DATASET EXTRACT
--- src/rtl/hbus_pkg.sv ---
package hbus_pkg;
    typedef enum logic [1:0] {
        WK_NONE = 2'd0,
        WK_CMD  = 2'd1,
        WK_DATA = 2'd2
    } wr_kind_e;

    localparam int CTRL_W = 4;
endpackage

--- src/rtl/hbus_sync.sv ---
module hbus_sync #(
    parameter int          W       = 1,
    parameter logic [W-1:0] RST_VAL = '0
) (
    input  logic         clk,
    input  logic         rst_n,
    input  logic [W-1:0] async_i,
    output logic [W-1:0] sync_o
);
    typedef struct packed {
        logic [W-1:0] s1;
        logic [W-1:0] s2;
    } st_t;

    st_t st_d, st_q;

    always_comb begin
        st_d    = st_q;
        st_d.s1 = async_i;
        st_d.s2 = st_q.s1;
    end

    always_ff @(posedge clk or negedge rst_n) begin
        if (!rst_n) begin
            st_q <= '{s1: RST_VAL, s2: RST_VAL};
        end else begin
            st_q <= st_d;
        end
    end

    assign sync_o = st_q.s2;
endmodule

--- src/rtl/hbus_edge.sv ---
module hbus_edge #(
    parameter int           W       = 1,
    parameter logic [W-1:0] RST_VAL = '1
) (
    input  logic         clk,
    input  logic         rst_n,
    input  logic [W-1:0] lvl_i,
    output logic [W-1:0] rise_o
);
    logic [W-1:0] prev_d, prev_q;

    always_comb begin
        prev_d = lvl_i;
    end

    always_ff @(posedge clk or negedge rst_n) begin
        if (!rst_n) begin
            prev_q <= RST_VAL;
        end else begin
            prev_q <= prev_d;
        end
    end

    assign rise_o = lvl_i & ~prev_q;
endmodule

--- src/rtl/hbus_rdpipe.sv ---
module hbus_rdpipe #(
    parameter int ADDR_W = 10,
    parameter int DATA_W = 8
) (
    input  logic              clk,
    input  logic              rst_n,
    input  logic              rd_go,
    input  logic              ptr_load,
    input  logic [ADDR_W-1:0] ptr_value,
    input  logic [DATA_W-1:0] mem_rdata,
    output logic              mem_req,
    output logic [ADDR_W-1:0] mem_addr,
    output logic [DATA_W-1:0] rd_byte
);
    typedef struct packed {
        logic [ADDR_W-1:0] ptr;
        logic              req;
        logic [ADDR_W-1:0] addr;
        logic              pend;
        logic [DATA_W-1:0] buffer;
    } st_t;

    st_t st_d, st_q;

    always_comb begin
        st_d      = st_q;
        st_d.req  = 1'b0;
        st_d.pend = st_q.req;
        if (st_q.pend) begin
            st_d.buffer = mem_rdata;
        end
        if (ptr_load) begin
            st_d.ptr    = ptr_value;
            st_d.buffer = '0;
            st_d.pend   = 1'b0;
        end else if (rd_go) begin
            st_d.req  = 1'b1;
            st_d.addr = st_q.ptr;
            st_d.ptr  = st_q.ptr + 1'b1;
        end
    end

    always_ff @(posedge clk or negedge rst_n) begin
        if (!rst_n) begin
            st_q <= '0;
        end else begin
            st_q <= st_d;
        end
    end

    assign mem_req  = st_q.req;
    assign mem_addr = st_q.addr;
    assign rd_byte  = st_q.buffer;
endmodule

--- src/rtl/hbus_par_slave.sv ---
module hbus_par_slave
    import hbus_pkg::*;
#(
    parameter int ADDR_W = 10,
    parameter int DATA_W = 8
) (
    input  logic              clk,
    input  logic              rst_n,
    input  logic              bus_cs_n,
    input  logic              bus_rd_n,
    input  logic              bus_wr_n,
    input  logic              bus_dc,
    input  logic [DATA_W-1:0] bus_din,
    output logic [DATA_W-1:0] bus_dout,
    output logic              bus_doe,
    output logic              cmd_vld,
    output logic [DATA_W-1:0] cmd_byte,
    output logic              wd_vld,
    output logic [DATA_W-1:0] wd_byte,
    input  logic              ptr_load,
    input  logic [ADDR_W-1:0] ptr_value,
    output logic              mem_req,
    output logic [ADDR_W-1:0] mem_addr,
    input  logic [DATA_W-1:0] mem_rdata
);
    localparam int SYNC_W = CTRL_W + DATA_W;
    localparam logic [SYNC_W-1:0] SYNC_RST = {4'b0111, {DATA_W{1'b0}}};

    logic [SYNC_W-1:0] sync_lvl;
    logic              dc_s, cs_n_s, rd_n_s, wr_n_s;
    logic [DATA_W-1:0] din_s;
    logic [1:0]        rise;
    logic              rd_go;

    hbus_sync #(.W(SYNC_W), .RST_VAL(SYNC_RST)) u_sync (
        .clk     (clk),
        .rst_n   (rst_n),
        .async_i ({bus_dc, bus_cs_n, bus_rd_n, bus_wr_n, bus_din}),
        .sync_o  (sync_lvl)
    );

    assign {dc_s, cs_n_s, rd_n_s, wr_n_s, din_s} = sync_lvl;

    hbus_edge #(.W(2), .RST_VAL(2'b11)) u_edge (
        .clk    (clk),
        .rst_n  (rst_n),
        .lvl_i  ({rd_n_s, wr_n_s}),
        .rise_o (rise)
    );

    typedef struct packed {
        logic              cmd_vld;
        logic [DATA_W-1:0] cmd_byte;
        logic              wd_vld;
        logic [DATA_W-1:0] wd_byte;
    } wst_t;

    wst_t     w_d, w_q;
    wr_kind_e kind;

    always_comb begin
        w_d        = w_q;
        w_d.cmd_vld = 1'b0;
        w_d.wd_vld  = 1'b0;
        kind        = WK_NONE;
        if (rise[0] && !cs_n_s) begin
            kind = dc_s ? WK_DATA : WK_CMD;
        end
        case (kind)
            WK_CMD: begin
                w_d.cmd_vld  = 1'b1;
                w_d.cmd_byte = din_s;
            end
            WK_DATA: begin
                w_d.wd_vld  = 1'b1;
                w_d.wd_byte = din_s;
            end
            default: ;
        endcase
    end

    always_ff @(posedge clk or negedge rst_n) begin
        if (!rst_n) begin
            w_q <= '0;
        end else begin
            w_q <= w_d;
        end
    end

    assign rd_go = rise[1] && !cs_n_s;

    hbus_rdpipe #(.ADDR_W(ADDR_W), .DATA_W(DATA_W)) u_rdpipe (
        .clk       (clk),
        .rst_n     (rst_n),
        .rd_go     (rd_go),
        .ptr_load  (ptr_load),
        .ptr_value (ptr_value),
        .mem_rdata (mem_rdata),
        .mem_req   (mem_req),
        .mem_addr  (mem_addr),
        .rd_byte   (bus_dout)
    );

    assign bus_doe  = !bus_cs_n && !bus_rd_n;
    assign cmd_vld  = w_q.cmd_vld;
    assign cmd_byte = w_q.cmd_byte;
    assign wd_vld   = w_q.wd_vld;
    assign wd_byte  = w_q.wd_byte;
endmodule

EXERCISE DIRECTIONS
Having read the entries above, repeat them exactly.

OUTPUT OF THE EXERCISE
--- src/rtl/hbus_pkg.sv ---
package hbus_pkg;
    typedef enum logic [1:0] {
        WK_NONE = 2'd0,
        WK_CMD  = 2'd1,
        WK_DATA = 2'd2
    } wr_kind_e;

    localparam int CTRL_W = 4;
endpackage

--- src/rtl/hbus_sync.sv ---
module hbus_sync #(
    parameter int          W       = 1,
    parameter logic [W-1:0] RST_VAL = '0
) (
    input  logic         clk,
    input  logic         rst_n,
    input  logic [W-1:0] async_i,
    output logic [W-1:0] sync_o
);
    typedef struct packed {
        logic [W-1:0] s1;
        logic [W-1:0] s2;
    } st_t;

    st_t st_d, st_q;

    always_comb begin
        st_d    = st_q;
        st_d.s1 = async_i;
        st_d.s2 = st_q.s1;
    end

    always_ff @(posedge clk or negedge rst_n) begin
        if (!rst_n) begin
            st_q <= '{s1: RST_VAL, s2: RST_VAL};
        end else begin
            st_q <= st_d;
        end
    end

    assign sync_o = st_q.s2;
endmodule

--- src/rtl/hbus_edge.sv ---
module hbus_edge #(
    parameter int           W       = 1,
    parameter logic [W-1:0] RST_VAL = '1
) (
    input  logic         clk,
    input  logic         rst_n,
    input  logic [W-1:0] lvl_i,
    output logic [W-1:0] rise_o
);
    logic [W-1:0] prev_d, prev_q;

    always_comb begin
        prev_d = lvl_i;
    end

    always_ff @(posedge clk or negedge rst_n) begin
        if (!rst_n) begin
            prev_q <= RST_VAL;
        end else begin
            prev_q <= prev_d;
        end
    end

    assign rise_o = lvl_i & ~prev_q;
endmodule

--- src/rtl/hbus_rdpipe.sv ---
module hbus_rdpipe #(
    parameter int ADDR_W = 10,
    parameter int DATA_W = 8
) (
    input  logic              clk,
    input  logic              rst_n,
    input  logic              rd_go,
    input  logic              ptr_load,
    input  logic [ADDR_W-1:0] ptr_value,
    input  logic [DATA_W-1:0] mem_rdata,
    output logic              mem_req,
    output logic [ADDR_W-1:0] mem_addr,
    output logic [DATA_W-1:0] rd_byte
);
    typedef struct packed {
        logic [ADDR_W-1:0] ptr;
        logic              req;
        logic [ADDR_W-1:0] addr;
        logic              pend;
        logic [DATA_W-1:0] buffer;
    } st_t;

    st_t st_d, st_q;

    always_comb begin
        st_d      = st_q;
        st_d.req  = 1'b0;
        st_d.pend = st_q.req;
        if (st_q.pend) begin
            st_d.buffer = mem_rdata;
        end
        if (ptr_load) begin
            st_d.ptr    = ptr_value;
            st_d.buffer = '0;
            st_d.pend   = 1'b0;
        end else if (rd_go) begin
            st_d.req  = 1'b1;
            st_d.addr = st_q.ptr;
            st_d.ptr  = st_q.ptr + 1'b1;
        end
    end

    always_ff @(posedge clk or negedge rst_n) begin
        if (!rst_n) begin
            st_q <= '0;
        end else begin
            st_q <= st_d;
        end
    end

    assign mem_req  = st_q.req;
    assign mem_addr = st_q.addr;
    assign rd_byte  = st_q.buffer;
endmodule

--- src/rtl/hbus_par_slave.sv ---
module hbus_par_slave
    import hbus_pkg::*;
#(
    parameter int ADDR_W = 10,
    parameter int DATA_W = 8
) (
    input  logic              clk,
    input  logic              rst_n,
    input  logic              bus_cs_n,
    input  logic              bus_rd_n,
    input  logic              bus_wr_n,
    input  logic              bus_dc,
    input  logic [DATA_W-1:0] bus_din,
    output logic [DATA_W-1:0] bus_dout,
    output logic              bus_doe,
    output logic              cmd_vld,
    output logic [DATA_W-1:0] cmd_byte,
    output logic              wd_vld,
    output logic [DATA_W-1:0] wd_byte,
    input  logic              ptr_load,
    input  logic [ADDR_W-1:0] ptr_value,
    output logic              mem_req,
    output logic [ADDR_W-1:0] mem_addr,
    input  logic [DATA_W-1:0] mem_rdata
);
    localparam int SYNC_W = CTRL_W + DATA_W;
    localparam logic [SYNC_W-1:0] SYNC_RST = {4'b0111, {DATA_W{1'b0}}};

    logic [SYNC_W-1:0] sync_lvl;
    logic              dc_s, cs_n_s, rd_n_s, wr_n_s;
    logic [DATA_W-1:0] din_s;
    logic [1:0]        rise;
    logic              rd_go;

    hbus_sync #(.W(SYNC_W), .RST_VAL(SYNC_RST)) u_sync (
        .clk     (clk),
        .rst_n   (rst_n),
        .async_i ({bus_dc, bus_cs_n, bus_rd_n, bus_wr_n, bus_din}),
        .sync_o  (sync_lvl)
    );

    assign {dc_s, cs_n_s, rd_n_s, wr_n_s, din_s} = sync_lvl;

    hbus_edge #(.W(2), .RST_VAL(2'b11)) u_edge (
        .clk    (clk),
        .rst_n  (rst_n),
        .lvl_i  ({rd_n_s, wr_n_s}),
        .rise_o (rise)
    );

    typedef struct packed {
        logic              cmd_vld;
        logic [DATA_W-1:0] cmd_byte;
        logic              wd_vld;
        logic [DATA_W-1:0] wd_byte;
    } wst_t;

    wst_t     w_d, w_q;
    wr_kind_e kind;

    always_comb begin
        w_d        = w_q;
        w_d.cmd_vld = 1'b0;
        w_d.wd_vld  = 1'b0;
        kind        = WK_NONE;
        if (rise[0] && !cs_n_s) begin
            kind = dc_s ? WK_DATA : WK_CMD;
        end
        case (kind)
            WK_CMD: begin
                w_d.cmd_vld  = 1'b1;
                w_d.cmd_byte = din_s;
            end
            WK_DATA: begin
                w_d.wd_vld  = 1'b1;
                w_d.wd_byte = din_s;
            end
            default: ;
        endcase
    end

    always_ff @(posedge clk or negedge rst_n) begin
        if (!rst_n) begin
            w_q <= '0;
        end else begin
            w_q <= w_d;
        end
    end

    assign rd_go = rise[1] && !cs_n_s;

    hbus_rdpipe #(.ADDR_W(ADDR_W), .DATA_W(DATA_W)) u_rdpipe (
        .clk       (clk),
        .rst_n     (rst_n),
        .rd_go     (rd_go),
        .ptr_load  (ptr_load),
        .ptr_value (ptr_value),
        .mem_rdata (mem_rdata),
        .mem_req   (mem_req),
        .mem_addr  (mem_addr),
        .rd_byte   (bus_dout)
    );

    assign bus_doe  = !bus_cs_n && !bus_rd_n;
    assign cmd_vld  = w_q.cmd_vld;
    assign cmd_byte = w_q.cmd_byte;
    assign wd_vld   = w_q.wd_vld;
    assign wd_byte  = w_q.wd_byte;
endmodule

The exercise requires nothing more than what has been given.